The recent appearance of another attractive "Severe Airtight" stove in a Facebook Antique Stove Collectors' group has encouraged me to draw together the work of its two designers, in what may be the first in a number of new posts cataloguing the output of some of the most influential and creative men (and they were all men) in the American stove industry in its first golden age.

Top view with 6" boiler hole covered

Top with cover removed

Hearth showing ash pit and circular draft control

Front View -- dimensions 26" wide x 21" deep x 28" high

Side view
[All photos used with owner's permission]

The "Severe Airtight" was conceived as Design Patent 426, issued at the end of November 1851 to Ezra Ripley and Nicholas Vedder of Troy, New York, with its sister city Albany ten miles south the most important center of stove manufacture, innovation and design in the United States at the time.  It marked the formal beginning of a partnership between these two pattern makers that lasted for the next dozen years.  In the nine years of the Design Patent system up until then, 23 men from Troy had taken out 74 stove design patents, and 22 of them were Ripley's.  He had no serious local competitor except, perhaps, James Wager, with 9 (see this blog post for Wager).  

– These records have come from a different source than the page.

`src/rtl/mem_port_arbiter_pkg.sv`:
```
// Shared types and widths for the memory port arbiter.
package mem_arb_pkg;

    localparam int unsigned ADDR_W   = 32;
    localparam int unsigned DATA_W   = 32;
    localparam int unsigned STRB_W   = 4;
    localparam int unsigned STARVE_W = 4;

    typedef enum logic [1:0] {
        ST_IDLE = 2'd0,
        ST_BUSY = 2'd1,
        ST_RESP = 2'd2
    } state_t;

    typedef enum logic [1:0] {
        OWN_NONE = 2'd0,
        OWN_IF   = 2'd1,
        OWN_DATA = 2'd2
    } owner_t;

    // Request captured at acceptance and held on the memory port.
    typedef struct packed {
        logic [ADDR_W-1:0] addr;
        logic [DATA_W-1:0] wdata;
        logic [STRB_W-1:0] wstrb;
        logic              instr;
        logic              wr;
    } mem_req_t;

endpackage

```
`src/rtl/mem_port_arbiter_if.sv`:
```
// Requester and memory-side signals of the shared memory port.
interface mem_port_arbiter_if;
    import mem_arb_pkg::*;

    logic              if_req_valid;
    logic [ADDR_W-1:0] if_req_addr;
    logic              if_req_ready;
    logic              if_rsp_valid;
    logic [DATA_W-1:0] if_rsp_data;
    logic              if_rsp_err;

    logic              d_rden;
    logic              d_wren;
    logic [ADDR_W-1:0] d_addr;
    logic [DATA_W-1:0] d_wdata;
    logic [STRB_W-1:0] d_wstrb;
    logic              d_req_ready;
    logic              d_rsp_valid;
    logic [DATA_W-1:0] d_rsp_rdata;
    logic              d_rsp_err;

    logic              mem_valid;
    logic              mem_instr;
    logic [ADDR_W-1:0] mem_addr;
    logic [DATA_W-1:0] mem_wdata;
    logic [STRB_W-1:0] mem_wstrb;
    logic              mem_ready;
    logic [DATA_W-1:0] mem_rdata;

    logic              busy;

    // Arbiter view.
    modport master (
        input  if_req_valid, if_req_addr,
        output if_req_ready, if_rsp_valid, if_rsp_data, if_rsp_err,
        input  d_rden, d_wren, d_addr, d_wdata, d_wstrb,
        output d_req_ready, d_rsp_valid, d_rsp_rdata, d_rsp_err,
        output mem_valid, mem_instr, mem_addr, mem_wdata, mem_wstrb,
        input  mem_ready, mem_rdata,
        output busy
    );

    // Requester/memory environment view.
    modport slave (
        output if_req_valid, if_req_addr,
        input  if_req_ready, if_rsp_valid, if_rsp_data, if_rsp_err,
        output d_rden, d_wren, d_addr, d_wdata, d_wstrb,
        input  d_req_ready, d_rsp_valid, d_rsp_rdata, d_rsp_err,
        input  mem_valid, mem_instr, mem_addr, mem_wdata, mem_wstrb,
        output mem_ready, mem_rdata,
        input  busy
    );

endinterface

```
`src/rtl/mem_port_arbiter_prio.sv`:
```
// DATA-priority selection with a starvation guard for instruction fetch.
module mem_arb_prio
    import mem_arb_pkg::*;
#(
    parameter int unsigned STARVE_LIMIT = 4
) (
    input  logic clk,
    input  logic rst,
    input  logic idle,
    input  logic if_req,
    input  logic d_req,
    output logic sel_data_c,
    output logic grant_if_c,
    output logic grant_d_c
);

    localparam logic [STARVE_W-1:0] LIMIT = STARVE_W'(STARVE_LIMIT);

    logic [STARVE_W-1:0] starve_cnt;

    // DATA wins unless fetch has waited through LIMIT data grants.
    always_comb begin
        sel_data_c = d_req && !(if_req && (starve_cnt == LIMIT));
        grant_d_c  = idle && d_req && sel_data_c;
        grant_if_c = idle && if_req && !sel_data_c;
    end

    // Count data grants that overtook a pending fetch, saturating at LIMIT.
    always_ff @(posedge clk or posedge rst) begin
        if (rst) begin
            starve_cnt <= '0;
        end else if (grant_if_c || (idle && !if_req)) begin
            starve_cnt <= '0;
        end else if (grant_d_c && if_req && (starve_cnt < LIMIT)) begin
            starve_cnt <= starve_cnt + STARVE_W'(1);
        end
    end

endmodule

```
`src/rtl/mem_port_arbiter.sv`:
```
// Shares one valid/ready memory port between fetch and load/store.
module mem_port_arbiter
    import mem_arb_pkg::*;
#(
    parameter int unsigned STARVE_LIMIT   = 4,
    parameter int unsigned TIMEOUT_CYCLES = 0
) (
    input  logic                clk,
    input  logic                rst,
    mem_port_arbiter_if.master  bus
);

    localparam int unsigned    TMO_W    = (TIMEOUT_CYCLES < 2) ? 1 : $clog2(TIMEOUT_CYCLES + 1);
    localparam logic [TMO_W-1:0] TMO_LAST =
        TMO_W'((TIMEOUT_CYCLES == 0) ? 32'd0 : TIMEOUT_CYCLES - 32'd1);
    localparam bit             TMO_EN   = (TIMEOUT_CYCLES != 0);

    state_t            state_q, state_n;
    owner_t            owner_q, owner_n;
    mem_req_t          req_q, req_n;
    logic [TMO_W-1:0]  tmo_cnt;
    logic              accept, done_ok, done_tmo;
    logic [DATA_W-1:0] rsp_data_n;

    logic              idle, d_req;
    logic              sel_data_c, grant_if_c, grant_d_c;

    logic              mem_valid_q, busy_q;
    logic              if_rsp_valid_q, if_rsp_err_q, d_rsp_valid_q, d_rsp_err_q;
    logic [DATA_W-1:0] if_rsp_data_q, d_rsp_rdata_q;

    assign idle  = (state_q == ST_IDLE);
    assign d_req = bus.d_rden | bus.d_wren;

    mem_arb_prio #(
        .STARVE_LIMIT (STARVE_LIMIT)
    ) u_prio (
        .clk        (clk),
        .rst        (rst),
        .idle       (idle),
        .if_req     (bus.if_req_valid),
        .d_req      (d_req),
        .sel_data_c (sel_data_c),
        .grant_if_c (grant_if_c),
        .grant_d_c  (grant_d_c)
    );

    // State register.
    always_ff @(posedge clk or posedge rst) begin
        if (rst) begin
            state_q <= ST_IDLE;
            owner_q <= OWN_NONE;
            req_q   <= '0;
        end else begin
            state_q <= state_n;
            owner_q <= owner_n;
            req_q   <= req_n;
        end
    end

    // Next state, request capture and completion qualifiers.
    always_comb begin
        state_n    = state_q;
        owner_n    = owner_q;
        req_n      = req_q;
        accept     = 1'b0;
        done_ok    = 1'b0;
        done_tmo   = 1'b0;
        rsp_data_n = '0;

        case (state_q)
            ST_IDLE: begin
                if (grant_d_c) begin
                    // A simultaneous read and write is issued as the write.
                    accept      = 1'b1;
                    state_n     = ST_BUSY;
                    owner_n     = OWN_DATA;
                    req_n.addr  = bus.d_addr;
                    req_n.wdata = bus.d_wren ? bus.d_wdata : '0;
                    req_n.wstrb = bus.d_wren ? bus.d_wstrb : '0;
                    req_n.instr = 1'b0;
                    req_n.wr    = bus.d_wren;
                end else if (grant_if_c) begin
                    accept      = 1'b1;
                    state_n     = ST_BUSY;
                    owner_n     = OWN_IF;
                    req_n.addr  = bus.if_req_addr;
                    req_n.wdata = '0;
                    req_n.wstrb = '0;
                    req_n.instr = 1'b1;
                    req_n.wr    = 1'b0;
                end
            end
            ST_BUSY: begin
                if (bus.mem_ready) begin
                    done_ok    = 1'b1;
                    state_n    = ST_RESP;
                    rsp_data_n = req_q.wr ? '0 : bus.mem_rdata;
                end else if (TMO_EN && (tmo_cnt == TMO_LAST)) begin
                    done_tmo = 1'b1;
                    state_n  = ST_RESP;
                end
            end
            ST_RESP: begin
                state_n = ST_IDLE;
                owner_n = OWN_NONE;
            end
            default: begin
                state_n = ST_IDLE;
                owner_n = OWN_NONE;
            end
        endcase
    end

    // Counts BUSY cycles since acceptance for the response timeout.
    always_ff @(posedge clk or posedge rst) begin
        if (rst) begin
            tmo_cnt <= '0;
        end else if (accept) begin
            tmo_cnt <= '0;
        end else if (state_q == ST_BUSY) begin
            tmo_cnt <= tmo_cnt + TMO_W'(1);
        end
    end

    // Registered port status and one-cycle response pulses.
    always_ff @(posedge clk or posedge rst) begin
        if (rst) begin
            mem_valid_q    <= 1'b0;
            busy_q         <= 1'b0;
            if_rsp_valid_q <= 1'b0;
            if_rsp_err_q   <= 1'b0;
            if_rsp_data_q  <= '0;
            d_rsp_valid_q  <= 1'b0;
            d_rsp_err_q    <= 1'b0;
            d_rsp_rdata_q  <= '0;
        end else begin
            mem_valid_q    <= (state_n == ST_BUSY);
            busy_q         <= (state_n != ST_IDLE);
            if_rsp_valid_q <= (done_ok | done_tmo) && (owner_q == OWN_IF);
            if_rsp_err_q   <= done_tmo && (owner_q == OWN_IF);
            if_rsp_data_q  <= (owner_q == OWN_IF) ? rsp_data_n : '0;
            d_rsp_valid_q  <= (done_ok | done_tmo) && (owner_q == OWN_DATA);
            d_rsp_err_q    <= done_tmo && (owner_q == OWN_DATA);
            d_rsp_rdata_q  <= (owner_q == OWN_DATA) ? rsp_data_n : '0;
        end
    end

    assign bus.if_req_ready = grant_if_c;
    assign bus.d_req_ready  = grant_d_c;
    assign bus.if_rsp_valid = if_rsp_valid_q;
    assign bus.if_rsp_data  = if_rsp_data_q;
    assign bus.if_rsp_err   = if_rsp_err_q;
    assign bus.d_rsp_valid  = d_rsp_valid_q;
    assign bus.d_rsp_rdata  = d_rsp_rdata_q;
    assign bus.d_rsp_err    = d_rsp_err_q;
    assign bus.mem_valid    = mem_valid_q;
    assign bus.mem_instr    = req_q.instr;
    assign bus.mem_addr     = req_q.addr;
    assign bus.mem_wdata    = req_q.wdata;
    assign bus.mem_wstrb    = req_q.wstrb;
    assign bus.busy         = busy_q;

endmodule

```
`src/flat_wrapper.sv`:
```
// flat-port wrapper written by rule: the top's interface ports become plain ports
module mem_port_arbiter_flat import mem_arb_pkg::*;
#(
    parameter int unsigned STARVE_LIMIT   = 4,
    parameter int unsigned TIMEOUT_CYCLES = 0
)
  (clk, rst, bus_if_req_valid, bus_if_req_addr, bus_if_req_ready, bus_if_rsp_valid, bus_if_rsp_data, bus_if_rsp_err, bus_d_rden, bus_d_wren, bus_d_addr, bus_d_wdata, bus_d_wstrb, bus_d_req_ready, bus_d_rsp_valid, bus_d_rsp_rdata, bus_d_rsp_err, bus_mem_valid, bus_mem_instr, bus_mem_addr, bus_mem_wdata, bus_mem_wstrb, bus_mem_ready, bus_mem_rdata, bus_busy);
  mem_port_arbiter_if bus_i ();
  input  logic clk;
  input  logic rst;
  input wire logic [$bits(bus_i.if_req_valid)-1:0] bus_if_req_valid;
  input wire logic [$bits(bus_i.if_req_addr)-1:0] bus_if_req_addr;
  output wire logic [$bits(bus_i.if_req_ready)-1:0] bus_if_req_ready;
  output wire logic [$bits(bus_i.if_rsp_valid)-1:0] bus_if_rsp_valid;
  output wire logic [$bits(bus_i.if_rsp_data)-1:0] bus_if_rsp_data;
  output wire logic [$bits(bus_i.if_rsp_err)-1:0] bus_if_rsp_err;
  input wire logic [$bits(bus_i.d_rden)-1:0] bus_d_rden;
  input wire logic [$bits(bus_i.d_wren)-1:0] bus_d_wren;
  input wire logic [$bits(bus_i.d_addr)-1:0] bus_d_addr;
  input wire logic [$bits(bus_i.d_wdata)-1:0] bus_d_wdata;
  input wire logic [$bits(bus_i.d_wstrb)-1:0] bus_d_wstrb;
  output wire logic [$bits(bus_i.d_req_ready)-1:0] bus_d_req_ready;
  output wire logic [$bits(bus_i.d_rsp_valid)-1:0] bus_d_rsp_valid;
  output wire logic [$bits(bus_i.d_rsp_rdata)-1:0] bus_d_rsp_rdata;
  output wire logic [$bits(bus_i.d_rsp_err)-1:0] bus_d_rsp_err;
  output wire logic [$bits(bus_i.mem_valid)-1:0] bus_mem_valid;
  output wire logic [$bits(bus_i.mem_instr)-1:0] bus_mem_instr;
  output wire logic [$bits(bus_i.mem_addr)-1:0] bus_mem_addr;
  output wire logic [$bits(bus_i.mem_wdata)-1:0] bus_mem_wdata;
  output wire logic [$bits(bus_i.mem_wstrb)-1:0] bus_mem_wstrb;
  input wire logic [$bits(bus_i.mem_ready)-1:0] bus_mem_ready;
  input wire logic [$bits(bus_i.mem_rdata)-1:0] bus_mem_rdata;
  output wire logic [$bits(bus_i.busy)-1:0] bus_busy;
  assign bus_i.if_req_valid = bus_if_req_valid;
  assign bus_i.if_req_addr = bus_if_req_addr;
  assign bus_if_req_ready = bus_i.if_req_ready;
  assign bus_if_rsp_valid = bus_i.if_rsp_valid;
  assign bus_if_rsp_data = bus_i.if_rsp_data;
  assign bus_if_rsp_err = bus_i.if_rsp_err;
  assign bus_i.d_rden = bus_d_rden;
  assign bus_i.d_wren = bus_d_wren;
  assign bus_i.d_addr = bus_d_addr;
  assign bus_i.d_wdata = bus_d_wdata;
  assign bus_i.d_wstrb = bus_d_wstrb;
  assign bus_d_req_ready = bus_i.d_req_ready;
  assign bus_d_rsp_valid = bus_i.d_rsp_valid;
  assign bus_d_rsp_rdata = bus_i.d_rsp_rdata;
  assign bus_d_rsp_err = bus_i.d_rsp_err;
  assign bus_mem_valid = bus_i.mem_valid;
  assign bus_mem_instr = bus_i.mem_instr;
  assign bus_mem_addr = bus_i.mem_addr;
  assign bus_mem_wdata = bus_i.mem_wdata;
  assign bus_mem_wstrb = bus_i.mem_wstrb;
  assign bus_i.mem_ready = bus_mem_ready;
  assign bus_i.mem_rdata = bus_mem_rdata;
  assign bus_busy = bus_i.busy;
  mem_port_arbiter #(.STARVE_LIMIT(STARVE_LIMIT), .TIMEOUT_CYCLES(TIMEOUT_CYCLES)) u_core (.clk(clk), .rst(rst), .bus(bus_i));
endmodule
```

The Severe Airtight was a parlor stove of the kind popular since the mid-1840s, carefully manufactured to minimize air leakage at its joints and enable the rate of burning to be regulated by a single draft control in the front hearth and (perhaps) a damper in the chimney.  The fuel feed door was on the right hand side, and the stove was wide enough to take a c. 15" length of firewood.  The design was in the popular "Gothic" style, with a plain, chaste surface decoration of pointed arches, columns, and diamond and other patterns.

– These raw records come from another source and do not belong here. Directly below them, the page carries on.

### src/rtl/shift_reg_burst.sv
// shift_reg_burst: WIDTH-bit load/shift register with four shift modes and an autonomous multi-step burst engine
module shift_reg_burst #(
  parameter int WIDTH = 8,
  parameter int CNT_W = 4
) (
  input  logic             clk,
  input  logic             areset,
  input  logic             load,
  input  logic [WIDTH-1:0] in,
  input  logic             ena,
  input  logic [1:0]       mode,
  input  logic             ser_in,
  input  logic             start,
  input  logic [CNT_W-1:0] amount,
  output logic [WIDTH-1:0] Q,
  output logic             ser_out,
  output logic             busy,
  output logic             done
);
  typedef enum logic [1:0] {IDLE = 2'd0, SHIFT = 2'd1, DONE = 2'd2} state_t;
  state_t state, state_nx;
  logic [CNT_W-1:0] count, count_nx;
  logic [1:0] mode_q, step_mode;
  logic stepping, go;
  logic [WIDTH-1:0] q_step;
  logic so_step;
  assign step_mode = state == SHIFT ? mode_q : mode;
  assign stepping = !load && (state == SHIFT || (state == IDLE && !start && ena));
  assign go = !load && state == IDLE && start && amount != '0;
  always_comb begin
    q_step = step_mode == 2'b00 ? {ser_in, Q[WIDTH-1:1]} :
             step_mode == 2'b01 ? {Q[WIDTH-2:0], ser_in} :
             step_mode == 2'b10 ? {Q[0], Q[WIDTH-1:1]} :
                                  {Q[WIDTH-1], Q[WIDTH-1:1]};
    so_step = step_mode == 2'b01 ? Q[WIDTH-1] : Q[0];
  end
  always_ff @(posedge clk or posedge areset) begin
    if (areset) begin
      state  <= IDLE;
      count  <= '0;
      mode_q <= 2'b00;
    end else begin
      state  <= state_nx;
      count  <= count_nx;
      mode_q <= go ? mode : mode_q;
    end
  end
  // load wins over everything and silently aborts a burst
  always_comb begin
    state_nx = state;
    count_nx = count;
    if (load) begin
      state_nx = IDLE;
      count_nx = '0;
    end else if (state == IDLE) begin
      state_nx = start ? (amount == '0 ? DONE : SHIFT) : IDLE;
      count_nx = start ? amount : count;
    end else if (state == SHIFT) begin
      state_nx = count == CNT_W'(1) ? DONE : SHIFT;
      count_nx = count - 1'b1;
    end else begin
      state_nx = IDLE;
    end
  end
  always_comb begin
    busy = state == SHIFT;
    done = state == DONE;
  end
  always_ff @(posedge clk or posedge areset) begin
    if (areset) begin
      Q       <= '0;
      ser_out <= 1'b0;
    end else if (load) begin
      Q <= in;
    end else if (stepping) begin
      Q       <= q_step;
      ser_out <= so_step;
    end
  end
endmodule

### config.mk
export PLATFORM = sky130hd
export DESIGN_NAME = shift_reg_burst
export DESIGN_NICKNAME = d
export VERILOG_FILES = /design/src/rtl/shift_reg_burst.sv
export SDC_FILE = /design/constraint.sdc
export NUM_CORES = 1
export LEC_CHECK = 0
export BUFFER_PORTS_ARGS = -buffer_cell sky130_fd_sc_hd__buf_2
export CORE_ASPECT_RATIO = 0.9
export CORE_MARGIN = 1.5
export CORE_UTILIZATION = 46
export CTS_CLUSTER_DIAMETER = 150
export CTS_CLUSTER_SIZE = 10
export DETAILED_ROUTE_END_ITERATION = 6
export HOLD_SLACK_MARGIN = 0.12
export PLACE_DENSITY = 0.76
export SLEW_MARGIN = 20
export SYNTH_ARGS = -nofsm -noshare
export SYNTH_HDL_FRONTEND = slang
export SYNTH_SLANG_ARGS = --single-unit
### constraint.sdc
create_clock -name clk -period 1.7 [get_ports clk]
set_input_delay 0.085 -clock clk [delete_from_list [all_inputs] [get_ports clk]]
set_output_delay 0.085 -clock clk [all_outputs]
set_load 0.01 [all_outputs]
==> results.py <==
metrics = {
    "status": {
        "status": "finished, final reports clean",
    },
    "drt": {
        "first_iter_violations": 15,
        "ant_nets": 0,
        "route.detailed.drc": 0,
        "via_per_inst": 5.446,
        "wirelength_um": 2816,
        "via_count": 1013,
        "wire_per_inst_um": 15.14,
        "dr.pass1.iters": 4,
    },
    "final_layout": {
        "seq_area_um2": 425.4,
        "antenna_cells": 0,
        "post-route-util_pct": 66.31,
        "post_route_cells_drive_above_1_share_pct": 32.08,
        "nFillCells": 183,
        "nets": 183,
        "syn_to_final_growth_pct": 35.86,
        "multi_input_comb_area_um2": 638.1,
    },
    "sta": {
        "max_freq_mhz": 607.0,
        "holdWs_ns": 0.1372,
        "min_period_ns": 1.648,
        "drv_slew": 0,
        "finalHoldViolCount": 0,
        "finalCritPeriodShare_pct": 96.91,
        "timing.slew.headroom_pct": 53.89,
        "fin_skew_ns": 0.004876,
        "setup-violations-final": 0,
        "worst_pin_slew_ns": 0.6909,
    },
    "synthesis": {
        "synth_compound_area_share_pct": 24.33,
        "synth_fa_ha_area_share_pct": 3.492,
        "ys_ff_latch": 17,
        "synth-edff-count": 0,
        "ys.flop_type": "dfrtp_1",
        "synth_largest_area_cell": "dfrtp_1",
        "yosysMostFrequentCell": "dfrtp_1",
        "synth_fp_nets": 134,
        "netlist.area_leader.share_pct": 39.58,
        "synth_cell_types": 32,
        "synth_area_per_cell_um2": 9.683,
        "synth-seq-area-share_pct": 39.58,
        "synth-async-reset-ratio_pct": 100.0,
        "synthXorXnorAreaFrac_pct": 0,
        "synth_top_family_by_area": "compound AO/OA/AOI/OAI gates",
        "ys.warnings.count": 0,
        "synth_area_um2": 1075,
        "yosys-top-cells-area": "dfrtp_1 (40%), mux2i_1 (10%), a22oi_1 (5.6%)",
        "ys_top_cells_by_count": "dfrtp_1 (17), mux2i_1 (11), nor2_1 (10), a22oi_1 (8), o21ai_1 (7)",
        "yosys.area_share.simple_pct": 17.00,
        "synth_cells": 111,
        "muxShareOfSynthArea_pct": 11.29,
    },
    "worst_setup_path": {
        "r2r-end": "Q[7]",
        "critPathKind": "in -> reg",
        "r2r_start": "state[1]",
        "cp_slowest_stage_delay_ns": 0.58,
        "r2r_cells": 9,
        "path_cells": "dlygate4sd3_1 -> buf_2 -> or4_1 -> nand3_2 -> mux2_2",
        "crit_fanout": 4,
        "crit_buf_inv": 2,
        "required_ns": 1.89,
        "r2r_setup_slack_ns": 0.06,
        "cp.arrival_ns": 1.84,
        "crit_slowest_cell": "or4_1",
        "end_kind": "register",
        "startpoint_type": "input pin",
        "critical-path-top-delay-family": "simple AND/OR/NAND/NOR gates",
    },
    "worst_hold_path": {
        "hold_depth": 3,
        "worstHoldEndpoint": "count[1]",
        "worstHoldPathType": "in -> reg",
        "worstHoldStart": "amount[1]",
    },
    "power": {
        "vdd_ir_drop_max_uv": 669.5,
        "p_per_area_nw_per_um2": 931.9,
        "clockPowerShare_pct": 16.5,
        "p_sw_mw": 0.5078,
        "swShare_pct": 37.32,
        "internal-power_mw": 0.8528,
        "power_mw": 1.361,
        "p_seq_share_pct": 42.0,
        "p_leak_nw": 0.6971,
        "comb_power_share_pct": 41.5,
    },
    "global_route": {
        "antenna_found_initial": 0,
        "grt_pass1_vias": 1039,
        "grtUsageTotal_pct": 23.99,
        "grt_pass1_wl_um": 4636,
        "grt_start_max_net_pins": 24,
        "gr-total-overflow": 0,
    },
    "placed_design": {
        "dp_hpwl_um": 1803,
        "gp_congestion": 0.7536,
        "placement.io_buffers": 30,
    },
    "clocking": {
        "clkLatencyLatePin_ns": 0.29,
        "clk_path_buf_depth": 2,
        "numCtsBuffers": 3,
        "cts_sinks": 17,
        "clk_pin_slew_worst_paths_ns": 0.10,
        "cts-root-buf": "clkbuf_4",
        "cts_tree": "built",
        "cts-htree-levels": 1,
    },
    "floorplan": {
        "die-area_um2": 2636,
        "core-area_um2": 2202,
        "die_w_um": 53.95,
        "initial_core_util_pct": 48.81,
        "ioPinCount": 31,
        "num_rows": 16,
        "chipHeight_um": 48.86,
    },
    "run": {
        "timing.max_cap.violations": 0,
    },
}
==> cell usage in the layout, fill, tap and decap left out <==
cell type | netlist | layout
ha_4 | 0 | 1
dlygate4sd3_1 | 0 | 12
mux2_2 | 1 | 1
inv_4 | 0 | 1
a21oi_2 | 0 | 1
nor3b_1 | 3 | 3
or4_1 | 1 | 1
a211oi_4 | 1 | 1
nand2b_4 | 1 | 1
and2_1 | 1 | 1
buf_2 | 1 | 30
nor2_1 | 10 | 10
o21ai_0 | 5 | 5
inv_1 | 4 | 4
a22oi_1 | 8 | 8
clkbuf_1 | 0 | 1
a31oi_4 | 1 | 1
a221oi_2 | 0 | 1
dfrtp_1 | 17 | 17
nor2b_4 | 0 | 1
buf_4 | 1 | 6
o21ba_2 | 1 | 1
o21ai_1 | 7 | 7
and4bb_1 | 1 | 1
a2bb2oi_1 | 1 | 1
nor2b_1 | 4 | 3
ha_1 | 3 | 2
o41ai_1 | 1 | 1
nand3_2 | 0 | 1
clkbuf_4 | 0 | 3
o21ai_2 | 1 | 1
mux2i_1 | 11 | 11
a21oi_1 | 5 | 4
nor3_1 | 6 | 6
nand2_1 | 6 | 6
o31ai_1 | 4 | 4
==> routing by layer <==
layer / track usage [%] / vias to the layer above / wire, µm
li1: - / 504 / -
met1: 30.52 / 481 / 1282
met2: 38.82 / 23 / 1382
met3: 7.362 / 5 / 130
met4: 6.410 / 0 / 21
met5: 0 / - / 0
==> power by group through the flow <==
| stage | clock network, mW | logic (mW) | registers (mW) |
|---|---|---|---|
| floorplan | 0 | 0.327 | 0.578 |
| global placement | 0 | 0.474 | 0.571 |
| detailed placement | 0 | 0.491 | 0.573 |
| CTS | 0.232 | 0.531 | 0.567 |
| global route | 0.255 | 0.620 | 0.583 |
| finish | 0.224 | 0.565 | 0.572 |
==> area by class of cell <==
class,count,share of cell area (%)
multi-input cells,85,43.70
flip-flops and latches,17,29.13
repair buffers,48,21.59
well taps,27,2.314
clock buffers,4,1.799
inverters,5,1.457
==> per-stage QoR <==
stage,setup TNS (ns),cells,area (µm²),setup slack [ns]
2_1_floorplan,0,111,1077,0.007023
3_3_place_gp,0,168,1264,0.08851
3_5_place_dp,0,168,1264,0.01522
4_1_cts,0,185,1430,0.01536
5_1_grt,-0.04521,186,1460,-0.04255
6_report,0,186,1460,0.05249
==> kinds of logic (layout without fill, tap and decap cells) <==
| kind of cell | Yosys count | count (layout) |
|---|---|---|
| buffers and inverters | 9 | 57 |
| muxes | 12 | 12 |
| and+or+nand+nor | 34 | 34 |
| AOI/OAI and AO/OA | 36 | 36 |
| DFF | 17 | 17 |
| adders and majority gates | 3 | 3 |
==> worst max-delay path by stage <==
stage                      to       from  slack [ns]  depth (start not counted)
floorplan                Q[7]   state[1]       0.007                          9
global placement         Q[7]   state[1]        0.09                          8
detailed placement       Q[7]   state[1]        0.02                          8
CTS                 mode_q[0]  amount[2]        0.02                          5
global route             Q[7]   state[1]       -0.04                          9
finish              mode_q[0]  amount[2]        0.05                          5
==> flip-flops by register name, indices dropped and copies added (netlist names) <==
| name | count |
|---|---|
| Q | 8 |
| count | 4 |
| mode_q | 2 |
| ser_out | 1 |
| state | 2 |
==> timing repair <==
item | CTS | global route
hold buffers | 12 | 0
setup buffers | 1 | 1
resized for setup | 3 | 4
setup endpoints to repair | 1 | 2
endpoints found under the hold margin | 27 | 0
pin swaps | 3 | 4
==> worst reg2reg max path: cells and delay by family, from the launching register on <==
| kind | cells | cell delay, ns |
|---|---|---|
| simple gates | 3 | 0.28 |
| buf+inv | 1 | 0.09 |
| flops | 1 | 0.39 |
| mux | 2 | 0.35 |
| fa+ha+maj | 1 | 0.17 |
| compound gates | 2 | 0.25 |
Note: power is estimated with default switching activity, not from simulation.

The Design Patent drawing included above is a poor photographic reproduction, but the original (if it survives in the U.S. National Archives) would have been a very fine large-scale (1:2 or 1:3) drawing on durable but almost transparent paper.  It shows the one crucial part of the stove that has not survived 170 years -- the decorative urn and finial that sat in the center of the boiler-hole cover on the top plate, and probably served as a room humidifier, filled with water and perhaps scented herbs -- and also includes other information helping us to put the stove design into its context:
  1. It notes that the design has been assigned to (purchased and/or commissioned by) a local firm of stove makers, Low & Hicks, who thereby acquired the designers' intellectual property rights for the patent's full period of  seven years.  This was a normal way of doing business for stove pattern makers.  Unless they were also manufacturers themselves, they either worked on commission or developed designs in a speculative way and then sought makers to buy the right to use them.  Assignment data is quite common in design patents and usually signifies that the pattern makers are working on commission; assignments issued after the patent had been granted would have been recorded separately, in one of the Patent Office's enormous Assignment Books which have not, unfortunately, been digitized yet.  (The Low & Hicks partnership existed between c. 1847 and 1855.  Peter Low had entered the stove business as a sole trader in 1830; George W. Hicks remained in it until 1858 after their partnership broke up, at first as a sole trader himself and then with Edward J., his ?son; Edward J. continued with a new partner, Gordon G. Wolfe, until 1877, i.e. this was a well established local firm.  All data from this spreadsheet.)

  2. The other names on the patent are those of its witnesses.  Sometimes there are separate witnesses for the drawings and the text, but not in this case.  Assignee and witness names are data worth collecting for understanding the networks of local business relationships in which mid-century entrepreneurs were embedded.  It would not be difficult to cross-refer names with local directories, newspapers, and censuses, but the exercise would only be worthwhile if done on a large scale.  The witnesses in this case -- E.L. Brundage and A. Snyder -- included the man who probably made the drawing and filed the patent.  Brundage was a draughtsman and patent agent, providing valuable specialized services to the local stove-design community.